Top of AVAILABLE RECORDS

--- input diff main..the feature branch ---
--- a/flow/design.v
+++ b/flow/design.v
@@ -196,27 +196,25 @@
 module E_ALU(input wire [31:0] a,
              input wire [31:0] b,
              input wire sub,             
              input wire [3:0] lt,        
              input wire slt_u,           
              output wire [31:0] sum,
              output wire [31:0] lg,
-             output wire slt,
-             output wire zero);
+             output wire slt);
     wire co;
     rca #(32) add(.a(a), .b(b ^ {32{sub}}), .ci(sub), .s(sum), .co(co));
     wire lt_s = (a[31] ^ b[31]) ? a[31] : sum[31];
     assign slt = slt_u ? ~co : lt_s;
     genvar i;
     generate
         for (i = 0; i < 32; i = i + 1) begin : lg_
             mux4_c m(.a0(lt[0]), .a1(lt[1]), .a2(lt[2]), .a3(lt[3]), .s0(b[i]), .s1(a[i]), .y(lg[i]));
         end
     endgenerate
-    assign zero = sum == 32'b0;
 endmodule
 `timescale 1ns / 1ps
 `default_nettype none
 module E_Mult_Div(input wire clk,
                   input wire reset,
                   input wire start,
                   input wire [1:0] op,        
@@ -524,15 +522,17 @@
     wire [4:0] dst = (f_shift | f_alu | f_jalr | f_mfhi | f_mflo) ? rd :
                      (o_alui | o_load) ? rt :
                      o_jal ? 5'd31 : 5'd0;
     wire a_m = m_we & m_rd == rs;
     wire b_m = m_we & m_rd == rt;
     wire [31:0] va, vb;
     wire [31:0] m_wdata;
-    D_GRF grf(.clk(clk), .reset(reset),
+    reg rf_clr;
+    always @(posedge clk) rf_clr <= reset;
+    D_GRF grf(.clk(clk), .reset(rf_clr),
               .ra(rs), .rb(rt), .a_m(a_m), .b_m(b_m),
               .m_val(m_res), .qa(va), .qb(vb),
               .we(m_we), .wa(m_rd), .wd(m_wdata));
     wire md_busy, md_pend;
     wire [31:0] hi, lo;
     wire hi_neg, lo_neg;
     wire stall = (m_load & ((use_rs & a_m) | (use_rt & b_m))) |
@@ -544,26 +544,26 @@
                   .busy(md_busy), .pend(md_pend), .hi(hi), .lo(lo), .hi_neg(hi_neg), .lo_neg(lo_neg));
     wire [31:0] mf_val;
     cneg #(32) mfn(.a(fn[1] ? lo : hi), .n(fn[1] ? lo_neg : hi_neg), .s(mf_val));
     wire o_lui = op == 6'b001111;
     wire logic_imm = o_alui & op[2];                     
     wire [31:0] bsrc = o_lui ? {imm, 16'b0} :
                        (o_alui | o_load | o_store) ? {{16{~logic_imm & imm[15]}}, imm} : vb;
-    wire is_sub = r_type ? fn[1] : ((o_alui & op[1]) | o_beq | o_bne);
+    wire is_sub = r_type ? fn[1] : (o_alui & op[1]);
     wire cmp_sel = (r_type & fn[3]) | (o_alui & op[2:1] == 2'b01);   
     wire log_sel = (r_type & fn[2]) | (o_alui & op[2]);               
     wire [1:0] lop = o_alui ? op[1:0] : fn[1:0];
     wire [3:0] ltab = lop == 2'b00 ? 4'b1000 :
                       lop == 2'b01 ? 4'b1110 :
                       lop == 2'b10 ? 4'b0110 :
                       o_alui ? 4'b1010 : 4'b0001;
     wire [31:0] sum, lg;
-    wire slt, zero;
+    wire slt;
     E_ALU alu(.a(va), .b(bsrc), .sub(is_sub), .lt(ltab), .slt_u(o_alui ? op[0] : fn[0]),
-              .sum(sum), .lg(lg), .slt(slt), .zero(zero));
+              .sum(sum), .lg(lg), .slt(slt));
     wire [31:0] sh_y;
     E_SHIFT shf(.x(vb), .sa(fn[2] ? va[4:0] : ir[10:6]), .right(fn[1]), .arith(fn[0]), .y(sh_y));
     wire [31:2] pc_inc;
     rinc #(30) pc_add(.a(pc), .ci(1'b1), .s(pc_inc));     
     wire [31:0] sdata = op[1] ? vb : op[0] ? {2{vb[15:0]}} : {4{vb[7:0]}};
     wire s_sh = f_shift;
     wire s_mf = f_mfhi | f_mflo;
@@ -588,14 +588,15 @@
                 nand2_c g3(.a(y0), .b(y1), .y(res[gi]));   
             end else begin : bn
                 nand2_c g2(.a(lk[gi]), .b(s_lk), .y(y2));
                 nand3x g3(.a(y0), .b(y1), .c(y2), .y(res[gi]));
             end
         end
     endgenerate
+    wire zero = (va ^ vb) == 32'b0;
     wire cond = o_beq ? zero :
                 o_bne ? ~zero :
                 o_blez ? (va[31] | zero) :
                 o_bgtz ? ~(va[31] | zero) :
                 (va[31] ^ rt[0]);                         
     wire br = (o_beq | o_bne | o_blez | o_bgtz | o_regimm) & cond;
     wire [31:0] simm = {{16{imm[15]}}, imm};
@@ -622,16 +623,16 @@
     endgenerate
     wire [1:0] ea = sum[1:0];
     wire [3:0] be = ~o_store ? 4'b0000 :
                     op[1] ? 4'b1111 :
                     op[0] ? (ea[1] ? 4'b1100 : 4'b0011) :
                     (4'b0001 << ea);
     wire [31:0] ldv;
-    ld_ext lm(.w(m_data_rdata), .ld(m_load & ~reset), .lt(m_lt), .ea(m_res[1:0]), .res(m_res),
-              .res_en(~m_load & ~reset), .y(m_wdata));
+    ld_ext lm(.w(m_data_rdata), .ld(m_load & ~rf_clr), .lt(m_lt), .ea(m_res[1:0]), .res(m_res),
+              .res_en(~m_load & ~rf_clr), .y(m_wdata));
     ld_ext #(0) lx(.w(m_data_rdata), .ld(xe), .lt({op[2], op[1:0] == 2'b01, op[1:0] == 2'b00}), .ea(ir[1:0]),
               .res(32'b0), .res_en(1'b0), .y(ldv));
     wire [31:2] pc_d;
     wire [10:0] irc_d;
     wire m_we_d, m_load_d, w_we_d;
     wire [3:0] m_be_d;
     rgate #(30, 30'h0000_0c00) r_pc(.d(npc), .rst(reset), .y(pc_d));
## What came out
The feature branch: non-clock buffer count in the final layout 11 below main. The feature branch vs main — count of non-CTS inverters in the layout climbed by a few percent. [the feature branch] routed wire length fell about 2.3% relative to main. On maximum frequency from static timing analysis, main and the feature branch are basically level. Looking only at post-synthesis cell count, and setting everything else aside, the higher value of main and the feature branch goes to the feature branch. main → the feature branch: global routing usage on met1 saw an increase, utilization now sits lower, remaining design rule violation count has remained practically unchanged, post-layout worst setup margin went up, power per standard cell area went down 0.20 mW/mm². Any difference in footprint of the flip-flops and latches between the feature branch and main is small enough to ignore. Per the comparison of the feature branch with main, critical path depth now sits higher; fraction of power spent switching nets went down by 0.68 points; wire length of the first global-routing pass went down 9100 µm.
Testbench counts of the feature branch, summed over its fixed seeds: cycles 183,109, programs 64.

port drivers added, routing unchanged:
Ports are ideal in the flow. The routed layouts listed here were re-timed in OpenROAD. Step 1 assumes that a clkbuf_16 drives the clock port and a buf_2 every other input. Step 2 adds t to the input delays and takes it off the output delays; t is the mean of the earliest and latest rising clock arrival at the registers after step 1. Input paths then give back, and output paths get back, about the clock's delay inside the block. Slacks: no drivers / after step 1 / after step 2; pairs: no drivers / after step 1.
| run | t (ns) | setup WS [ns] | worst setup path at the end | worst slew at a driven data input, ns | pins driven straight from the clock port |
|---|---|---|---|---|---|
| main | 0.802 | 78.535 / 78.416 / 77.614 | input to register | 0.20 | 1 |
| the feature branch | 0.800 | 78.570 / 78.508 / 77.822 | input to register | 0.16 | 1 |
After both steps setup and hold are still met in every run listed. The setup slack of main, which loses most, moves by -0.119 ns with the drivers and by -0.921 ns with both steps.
This is an optimization exercise on Yosys and OpenROAD, whose aim is small area, not a production implementation. RTL that was checked went through simulation tests only; none was proved equivalent to the original. Only the layout flow was run in runs 1 and 2; the RTL was not checked for function there. Power and IR drop assume default switching activity.

**flow/design.v**
```verilog
module alu (
    input  [31:0] a,
    input  [31:0] b,           
    input  [31:0] rt,          
    input  [4:0]  sh,          
    input         sub,
    input         sel_add, sel_slt, sel_sltu,
    input         sel_and, sel_or, sel_xor, sel_nor,
    input         sel_sll, sel_srl, sel_sra,
    output [31:0] sum,         
    output [31:0] result,
    output        eq,          
    output        lt           
);
    wire [31:0] bx = b ^ {32{sub}};
    add32 u_add (.a(a), .b(bx), .ci(sub), .s(sum));
    wire [31:0] x = a ^ b;
    assign eq = ~|x;
    assign lt = (a[31] ^ b[31]) ? a[31] : sum[31];
    wire ltu  = (a[31] ^ b[31]) ? b[31] : sum[31];
    wire        var_sh = (sh == 5'd0);
    wire [4:0]  amt    = var_sh ? a[4:0] : sh;
    wire        big    = var_sh & (|a[31:5]);
    wire        fill   = sel_sra & rt[31];
    wire [31:0] rt_rev;
    genvar i;
    generate
        for (i = 0; i < 32; i = i + 1) begin : g_rev
            assign rt_rev[i] = rt[31 - i];
        end
    endgenerate
    wire [31:0] s0 = sel_sll ? rt_rev : rt;
    wire [31:0] s1 = amt[0] ? {fill, s0[31:1]} : s0;
    wire [31:0] s2 = amt[1] ? {{2{fill}}, s1[31:2]} : s1;
    wire [31:0] s3 = amt[2] ? {{4{fill}}, s2[31:4]} : s2;
    wire [31:0] s4 = amt[3] ? {{8{fill}}, s3[31:8]} : s3;
    wire [31:0] s5 = amt[4] ? {{16{fill}}, s4[31:16]} : s4;
    wire [31:0] sr = big ? {32{fill}} : s5;
    wire [31:0] sl;
    generate
        for (i = 0; i < 32; i = i + 1) begin : g_rev2
            assign sl[i] = sr[31 - i];
        end
    endgenerate
    assign result = ({32{sel_add}} & sum)
                  | ({32{sel_and}} & (a & b))
                  | ({32{sel_or}}  & (a | b))
                  | ({32{sel_xor}} & x)
                  | ({32{sel_nor}} & ~(a | b))
                  | ({32{sel_sll}} & sl)
                  | ({32{sel_srl | sel_sra}} & sr)
                  | {31'b0, (sel_slt & lt) | (sel_sltu & ltu)};
endmodule
module add32 (
    input  [31:0] a,
    input  [31:0] b,
    input         ci,
    output [31:0] s
);
    wire [31:0] p = a ^ b;
    wire [31:0] g = a & b;
    reg  [31:0] G, P;
    integer i, d;
    always @(*) begin
        G = g;
        P = p;
        G[0] = g[0] | (p[0] & ci);
        for (d = 1; d < 32; d = d * 2)
            for (i = 0; i < 32; i = i + 1)
                if ((i / d) % 2 == 1) begin
                    G[i] = G[i] | (P[i] & G[(i / d) * d - 1]);
                    P[i] = P[i] & P[(i / d) * d - 1];
                end
    end
    assign s = p ^ {G[30:0], ci};
endmodule
module decode (
    input  [31:0] instr,
    output        regwrite,    
    output        regdest,     
    output        memwrite,    
    output        memread,     
    output        use_imm,     
    output        imm_zext,    
    output        sub,         
    output        sel_add,     
    output        sel_slt,     
    output        sel_sltu,    
    output        sel_and,
    output        sel_or,
    output        sel_xor,
    output        sel_nor,
    output        sel_sll,
    output        sel_srl,
    output        sel_sra,
    output        branch,
    output        jump
);
    wire [5:0] op = instr[31:26];
    wire [5:0] fn = instr[5:0];
    wire rtype = (op == 6'b000000);
    wire addi  = (op == 6'b001000);
    wire andi  = (op == 6'b001100);
    wire ori   = (op == 6'b001101);
    wire xori  = (op == 6'b001110);
    wire slti  = (op == 6'b001010);
    wire sltiu = (op == 6'b001011);
    wire lw    = (op == 6'b100011);
    wire sw    = (op == 6'b101011);
    wire r_sub  = rtype & (fn == 6'b100010);
    wire r_slt  = rtype & (fn == 6'b101010);
    wire r_sltu = rtype & (fn == 6'b101011);
    wire r_and  = rtype & (fn == 6'b100100);
    wire r_or   = rtype & (fn == 6'b100101);
    wire r_nor  = rtype & (fn == 6'b100111);
    wire r_xor  = rtype & (fn == 6'b100110);
    wire r_sll  = rtype & (fn == 6'b000000);
    wire r_srl  = rtype & (fn == 6'b000010);
    wire r_sra  = rtype & (fn == 6'b000011);
    wire r_add  = rtype & ~(r_sub | r_slt | r_sltu | r_and | r_or | r_nor | r_xor |
                            r_sll | r_srl | r_sra);
    assign branch   = (op[5:2] == 4'b0001);
    assign jump     = (op == 6'b000010);
    assign regwrite = rtype | addi | andi | ori | xori | slti | sltiu | lw;
    assign regdest  = rtype;
    assign memwrite = sw;
    assign memread  = lw;
    assign use_imm  = ~rtype & ~branch;
    assign imm_zext = andi | ori | xori | sltiu;
    assign sub      = r_sub | r_slt | r_sltu | slti | sltiu | branch;
    assign sel_add  = r_add | r_sub | addi;
    assign sel_slt  = r_slt | slti;
    assign sel_sltu = r_sltu | sltiu;
    assign sel_and  = r_and | andi;
    assign sel_or   = r_or | ori;
    assign sel_xor  = r_xor | xori;
    assign sel_nor  = r_nor;
    assign sel_sll  = r_sll;
    assign sel_srl  = r_srl;
    assign sel_sra  = r_sra;
endmodule
module exe (clk, rst, o_p, instr, imem_addr, imem_data, dmem_addr, dmem_wdata,
            dmem_we, dmem_re, dmem_rdata);
    input         clk;
    input         rst;
    output reg [31:0] o_p;
    output [31:0] instr;
    output [31:0] imem_addr;
    input  [31:0] imem_data;
    output [31:0] dmem_addr;
    output [31:0] dmem_wdata;
    output        dmem_we;
    output        dmem_re;
    input  [31:0] dmem_rdata;
    reg [31:0] instr_q;
    reg [29:0] pc;                  
    reg [31:0] rf [1:31];           
    assign instr     = instr_q;
    assign imem_addr = {pc, 2'b00};
    wire regwrite, regdest, memwrite, memread, use_imm, imm_zext, sub;
    wire sel_add, sel_slt, sel_sltu, sel_and, sel_or, sel_xor, sel_nor;
    wire sel_sll, sel_srl, sel_sra, branch, jump;
    decode u_dec (
        .instr(instr_q), .regwrite(regwrite), .regdest(regdest),
        .memwrite(memwrite), .memread(memread), .use_imm(use_imm),
        .imm_zext(imm_zext), .sub(sub), .sel_add(sel_add), .sel_slt(sel_slt),
        .sel_sltu(sel_sltu), .sel_and(sel_and), .sel_or(sel_or),
        .sel_xor(sel_xor), .sel_nor(sel_nor), .sel_sll(sel_sll),
        .sel_srl(sel_srl), .sel_sra(sel_sra), .branch(branch), .jump(jump));
    wire [4:0]  rs  = instr_q[25:21];
    wire [4:0]  rt  = instr_q[20:16];
    wire [4:0]  rd  = instr_q[15:11];
    wire [15:0] imm = instr_q[15:0];
    reg [31:0] a, rtv;
    integer k;
    always @(*) begin
        a   = 32'd0;
        rtv = 32'd0;
        for (k = 1; k < 32; k = k + 1) begin
            a   = a   | ({32{rs == k}} & rf[k]);
            rtv = rtv | ({32{rt == k}} & rf[k]);
        end
    end
    wire [31:0] immx = {imm_zext ? 16'd0 : {16{imm[15]}}, imm};
    wire [31:0] b   = use_imm ? immx : rtv;
    wire [31:0] sum, result;
    wire        eq, lt;
    alu u_alu (
        .a(a), .b(b), .rt(rtv), .sh(instr_q[10:6]), .sub(sub),
        .sel_add(sel_add), .sel_slt(sel_slt), .sel_sltu(sel_sltu),
        .sel_and(sel_and), .sel_or(sel_or), .sel_xor(sel_xor), .sel_nor(sel_nor),
        .sel_sll(sel_sll), .sel_srl(sel_srl), .sel_sra(sel_sra),
        .sum(sum), .result(result), .eq(eq), .lt(lt));
    wire cond  = instr_q[27] ? (lt | eq) : eq;
    wire taken = branch & (cond ^ instr_q[26]);
    wire [29:0] pc_seq;
    wire [31:0] pc_br_s;
    wire [30:0] inc_c;    
    assign inc_c[0] = 1'b1;
    genvar gi;
    generate
        for (gi = 0; gi < 30; gi = gi + 1) begin : g_inc
            assign inc_c[gi + 1] = inc_c[gi] & pc[gi];
            assign pc_seq[gi]    = pc[gi] ^ inc_c[gi];
        end
    endgenerate
    add32 u_pcadd (.a({2'b00, pc}), .b({{16{imm[15]}}, imm}), .ci(1'b0), .s(pc_br_s));
    wire [29:0] pc_br = pc_br_s[29:0];
    wire [29:0] pc_next = jump ? {pc[29:26], instr_q[25:0]} : (taken ? pc_br : pc_seq);
    always @(posedge clk) begin
        if (rst) begin
            instr_q <= 32'd0;
            pc      <= 30'd0;
        end else begin
            instr_q <= imem_data;
            pc      <= pc_next;
        end
    end
    assign dmem_addr  = sum;
    assign dmem_wdata = rtv;
    assign dmem_we    = memwrite & ~rst;
    assign dmem_re    = memread & ~rst;
    wire [31:0] wdata = memread ? dmem_rdata : result;
    wire [4:0]  wreg  = regdest ? rd : rt;
    always @(posedge clk) begin
        if (rst)
            o_p <= 32'd0;
        else if (regwrite)
            o_p <= wdata;
        else if (memwrite)
            o_p <= rtv;
    end
    always @(posedge clk) begin
        if (!rst && regwrite && wreg != 5'd0)
            rf[wreg] <= wdata;
    end
endmodule
```
**flow/run.sh**
```bash
#!/bin/bash
# synth_recipe.tcl (not shown) runs the flow's synth.tcl, then flattens the netlist and writes it again
# the make line also repeats each setting of config.mk as NAME=value (left out here)
make -C /OpenROAD-flow-scripts/flow DESIGN_CONFIG=/design/flow/config.mk WORK_HOME=/design/flow/orfs CLKGATE_MAP_FILE= SYNTH_SCRIPT=/design/flow/synth_recipe.tcl finish
```
**flow/config.mk**
```make
export PLATFORM = sky130hd
export DESIGN_NAME = exe
export DESIGN_NICKNAME = exe
export VERILOG_FILES = /design/flow/design.v
export SDC_FILE = /design/flow/constraint.sdc
export NUM_CORES = 8
export LEC_CHECK = 0
export CAP_MARGIN = 20
export CORE_MARGIN = 2
export CORE_UTILIZATION = 40
export SETUP_SLACK_MARGIN = 0.3
export SLEW_MARGIN = 20
```
**flow/constraint.sdc**
```tcl
create_clock -name core_clock -period 8.5 [get_ports {clk}]
set_input_delay 1.7000 -clock core_clock [delete_from_list [all_inputs] [get_ports {clk}]]
set_output_delay 1.7000 -clock core_clock [all_outputs]
set_load 0.01 [all_outputs]
```
==> impl_table.tex, run 1 <==
\begin{tabular}{lr}
\hline
Metric & Value \\
\hline
\multicolumn{2}{l}{\textbf{Finish}} \\
Nets & 6091 \\
Area growth syn-to-layout & 23.3\% \\
Final cell utilization of the core & 0.496 \\
Count of non-filler cells in the finished layout & 7951 \\
Layout cells sized above 1 & 0.189 \\
\multicolumn{2}{l}{\textbf{CTS}} \\
Clock buffers created by TritonCTS & 118 \\
Cell at the root of the clock tree & sky130\_fd\_sc\_hd\_\_clkbuf\_16 \\
Worst skew pair latency & 0.85 ns \\
Clock-pin slew reported for the worst setup and hold paths after clock tree synthesis & 0.07 ns \\
Maximum clock path buffer count & 3 \\
Clock net sink count & 1086 \\
Number of hold buffers added after CTS & 0 \\
Clock tree from TritonCTS & done \\
H-Tree Level Count & 3 \\
\multicolumn{2}{l}{\textbf{Worst setup path}} \\
Largest stage delay, worst path & 0.57 ns \\
Most prevalent standard cell on the critical path & sky130\_fd\_sc\_hd\_\_buf\_4 \\
Crit-path slowest cell & sky130\_fd\_sc\_hd\_\_nor2\_2 \\
Kind of start point of the critical path & register \\
Critical path class & register to output pin \\
Crit path cell chain & buf\_6 -> buf\_4 -> or3b\_4 -> nor2\_2 -> buf\_4 -> a22oi\_1 -> nand4\_1 -> nor3\_1 -> nand2\_1 -> ha\_1 -> and4\_1 -> o21ai\_0 -> o22ai\_1 -> buf\_4 -> a211o\_4 -> buf\_4 -> a21oi\_2 -> nor2b\_1 -> nor2\_1 -> o21bai\_1 -> xor2\_1 -> buf\_4 -> clkdlybuf4s50\_1 \\
Type of element capturing the critical path & output pin \\
Critical path arrival & 6.67 ns \\
Worst Path Required & 6.80 ns \\
Top fanout value on the critical path & 12 \\
\multicolumn{2}{l}{\textbf{Global route}} \\
Global route overflow & 0 \\
Maximum number of pins on one net before global-route repair & 60 \\
Global router's overall resource usage & 0.458 \\
Number of global-route vias before repair & 54900 \\
Global-route wire length before repair & 476000 µm \\
Antenna violations before repair & 44 \\
\multicolumn{2}{l}{\textbf{STA}} \\
Ratio of final minimum period to clock period & 0.985 \\
Post-Route Setup TNS & 0 ns \\
Clock period minus worst slack & 8.37 ns \\
Final hold viol count & 0 \\
Relative slew margins & 0.0889 \\
Worst setup slack after layout & 0.131 ns \\
Unrepaired setup endpoints after global routing & true \\
Final setup violation count & 0 \\
Worst clock skew & 0.0739 ns \\
Pins Over Slew Limit & 0 \\
Worst-Margin Slew & 1.37 ns \\
Achievable Freq & 0.119 GHz \\
\multicolumn{2}{l}{\textbf{Min path}} \\
Class of the most critical hold timing path & register to register \\
\multicolumn{2}{l}{\textbf{Status}} \\
Run status & no timing/DRC/antenna violations \\
\multicolumn{2}{l}{\textbf{Synth}} \\
Seq cells post-synth & 1086 \\
Cell type with the highest aggregate area in the netlist & sky130\_fd\_sc\_hd\_\_edfxtp\_1 \\
Avg Synthesized Cell Area & 11.1 µm² \\
Synth async-reset ratio & 0 \\
Dominant cell by count in the synthesized netlist & sky130\_fd\_sc\_hd\_\_edfxtp\_1 \\
Synth Instances & 5343 \\
Total of warnings raised by yosys & 2 \\
Main synth FF type & sky130\_fd\_sc\_hd\_\_edfxtp\_1 \\
Register area share after synthesis & 0.533 \\
Area of the mapped netlist & 0.0595 mm² \\
Most frequent cells after synthesis & 992 x sky130\_fd\_sc\_hd\_\_edfxtp\_1, 987 x sky130\_fd\_sc\_hd\_\_and3\_1, 354 x sky130\_fd\_sc\_hd\_\_clkbuf\_1 \\
Count of flip-flops with a built-in enable after synthesis & 992 \\
Largest cells by area after synthesis & sky130\_fd\_sc\_hd\_\_edfxtp\_1 50\%, sky130\_fd\_sc\_hd\_\_and3\_1 10\%, sky130\_fd\_sc\_hd\_\_a2111oi\_0 3.9\% \\
Netlist cell types & 104 \\
Proportion of netlist area held by the largest area contributor & 0.501 \\
\multicolumn{2}{l}{\textbf{Placement}} \\
Post-placement cell count & 7571 \\
Weighted congestion at the end of routability-driven global placement & 1.08 \\
Worst slack at placement & 0.204 ns \\
Port Buffers & 225 \\
Final HPWL from detailed placement & 240000 µm \\
\multicolumn{2}{l}{\textbf{Detailed routing}} \\
Total number of vias & 60900 \\
Post-route antenna net violation count & 0 \\
Detailed Route WL & 362000 µm \\
Routed wire per std cell & 45.6 µm \\
Pre-Repair DR Iteration Count & 13 \\
DR DRC count & 0 \\
DR iter-0 viols & 13200 \\
Via-per-instance ratio & 7.66 \\
\multicolumn{2}{l}{\textbf{Run}} \\
Max-capacitance violation count & 0 \\
\multicolumn{2}{l}{\textbf{Floorplanning}} \\
Number of primary I/O pins & 228 \\
Die area & 0.152 mm² \\
Initial Util & 0.403 \\
Row Count & 141 \\
Die Y-Extent & 390 µm \\
Core footprint & 0.148 mm² \\
Die span in x & 390 µm \\
\multicolumn{2}{l}{\textbf{Pwr}} \\
Static power due to leakage & 29.9 nW \\
Worst IR Drop VDD & 0.185 mV \\
Cell Pwr Density & 210 mW/mm² \\
\hline
\end{tabular}
==> per-layer routing <==
metal / global-route usage / vias up / part of all wire
li1: - / 22600 / -
met1: 0.534 / 29300 / 0.33
met2: 0.619 / 6885 / 0.38
met3: 0.234 / 2175 / 0.18
met4: 0.384 / 32 / 0.11
met5: 0.0185 / - / 0.0014
==> repair_timing <==
item,4_1_cts,5_1_grt
pin swaps,28,24
cloned,6,2
hold endpoints to repair,0,0
resized for setup,127,118
endpoints found under the setup margin,24,22
buffers inserted,64,29
==> critical path: cells and delay by family (launching register included) <==
family	cells	cell delay, ns
buffers and inverters	7	1.99
and+or+nand+nor	8	1.92
AOI/OAI and AO/OA	6	1.00
DFF	1	0.40
adders and majority gates	1	0.34
xor gates and xnor gates	1	0.14
==> sequential cells by signal, summed over array words and instances (netlist names) <==
signal and count:
instr_q 32, o_p 32, rf 992, pc 30
==> cells in the final DEF, fill, tap and decap left out, types with 33 or more instances in the layout <==
cell type,count
sky130_fd_sc_hd__nand3b_1,53
sky130_fd_sc_hd__mux2i_1,63
sky130_fd_sc_hd__a22oi_1,173
sky130_fd_sc_hd__ha_1,148
sky130_fd_sc_hd__nand2_1,193
sky130_fd_sc_hd__a21oi_1,123
sky130_fd_sc_hd__xor2_1,34
sky130_fd_sc_hd__nor3_1,88
sky130_fd_sc_hd__a311oi_1,40
sky130_fd_sc_hd__xnor2_1,33
sky130_fd_sc_hd__o21ai_0,74
sky130_fd_sc_hd__nor2_2,39
sky130_fd_sc_hd__nor2_1,185
sky130_fd_sc_hd__and3_1,985
sky130_fd_sc_hd__inv_1,125
sky130_fd_sc_hd__edfxtp_1,992
sky130_fd_sc_hd__o22ai_1,45
sky130_fd_sc_hd__a221oi_1,121
sky130_fd_sc_hd__nand4_1,117
sky130_fd_sc_hd__o211ai_1,52
sky130_fd_sc_hd__a2111oi_0,201
sky130_fd_sc_hd__diode_2,52
sky130_fd_sc_hd__buf_4,546
sky130_fd_sc_hd__clkbuf_16,118
sky130_fd_sc_hd__dfxtp_1,84
sky130_fd_sc_hd__nand3_1,129
sky130_fd_sc_hd__nor4_1,42
sky130_fd_sc_hd__a2111oi_1,34
sky130_fd_sc_hd__clkdlybuf4s50_1,214
sky130_fd_sc_hd__buf_12,47
sky130_fd_sc_hd__nor2_4,64
sky130_fd_sc_hd__nor2b_1,43
==> per-stage QoR <==
| stage | area, µm² | power (mW) | hold WS [ns] |
|---|---|---|---|
| final | 73300 | 15.4 | 0.503 |
| after global routing | 73200 | 15.6 | 0.527 |
| after CTS | 72400 | 15.1 | 0.504 |
| after detailed placement | 67200 | 9.42 | 0.495 |
| after global placement | 67100 | 9.42 | 0.489 |
| after floorplan | 59500 | 7.64 | 0.518 |
==> worst paths after layout <==
path | depth (start not counted) | startpoint | slack, ns | to
min reg2reg | 2 | o_p[21] | 0.50 | o_p[21]
max | 23 | instr_q[23] | 0.13 | dmem_addr[23]
min | 2 | o_p[21] | 0.50 | o_p[21]
max reg2reg | 17 | instr_q[21] | 1.13 | rf[17][28]
==> power by group <==
group | internal [mW] | switching [mW]
registers | 6.09 | 0.0599
logic | 1.16 | 2.33
clock network | 3.25 | 2.49
total | 10.5 | 4.88
==> cell families after synthesis <==
kind of cell / Yosys count / synth area share
fa+ha+maj: 159 / 0.0347
mux: 84 / 0.0155
buf+inv: 571 / 0.0397
compound gates: 1211 / 0.158
simple gates: 2160 / 0.209
xor+xnor: 71 / 0.0105
flops: 1086 / 0.533
other cells: 1 / 0.0000631
==> cell type report <==
| class | count | area (µm²) |
|---|---|---|
| fillers | 13100 | 74400 |
| repair buffers | 839 | 7570 |
| clock buffers | 130 | 3000 |
| multi-input cells | 3695 | 26800 |
| clock inverters | 93 | 1230 |
| well taps | 1930 | 2410 |
| flip-flops and latches | 1086 | 31700 |
| inverters | 126 | 473 |
| diodes | 52 | 130 |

Bottom of AVAILABLE RECORDS

INSTRUCTIONS FOR THE TASK: Word for word, repeat the data from its first line through the line with "input wire [3:0]", including both of those lines and no others.

ANSWER:
--- input diff main..the feature branch ---
--- a/flow/design.v
+++ b/flow/design.v
@@ -196,27 +196,25 @@
 module E_ALU(input wire [31:0] a,
              input wire [31:0] b,
              input wire sub,             
              input wire [3:0] lt,        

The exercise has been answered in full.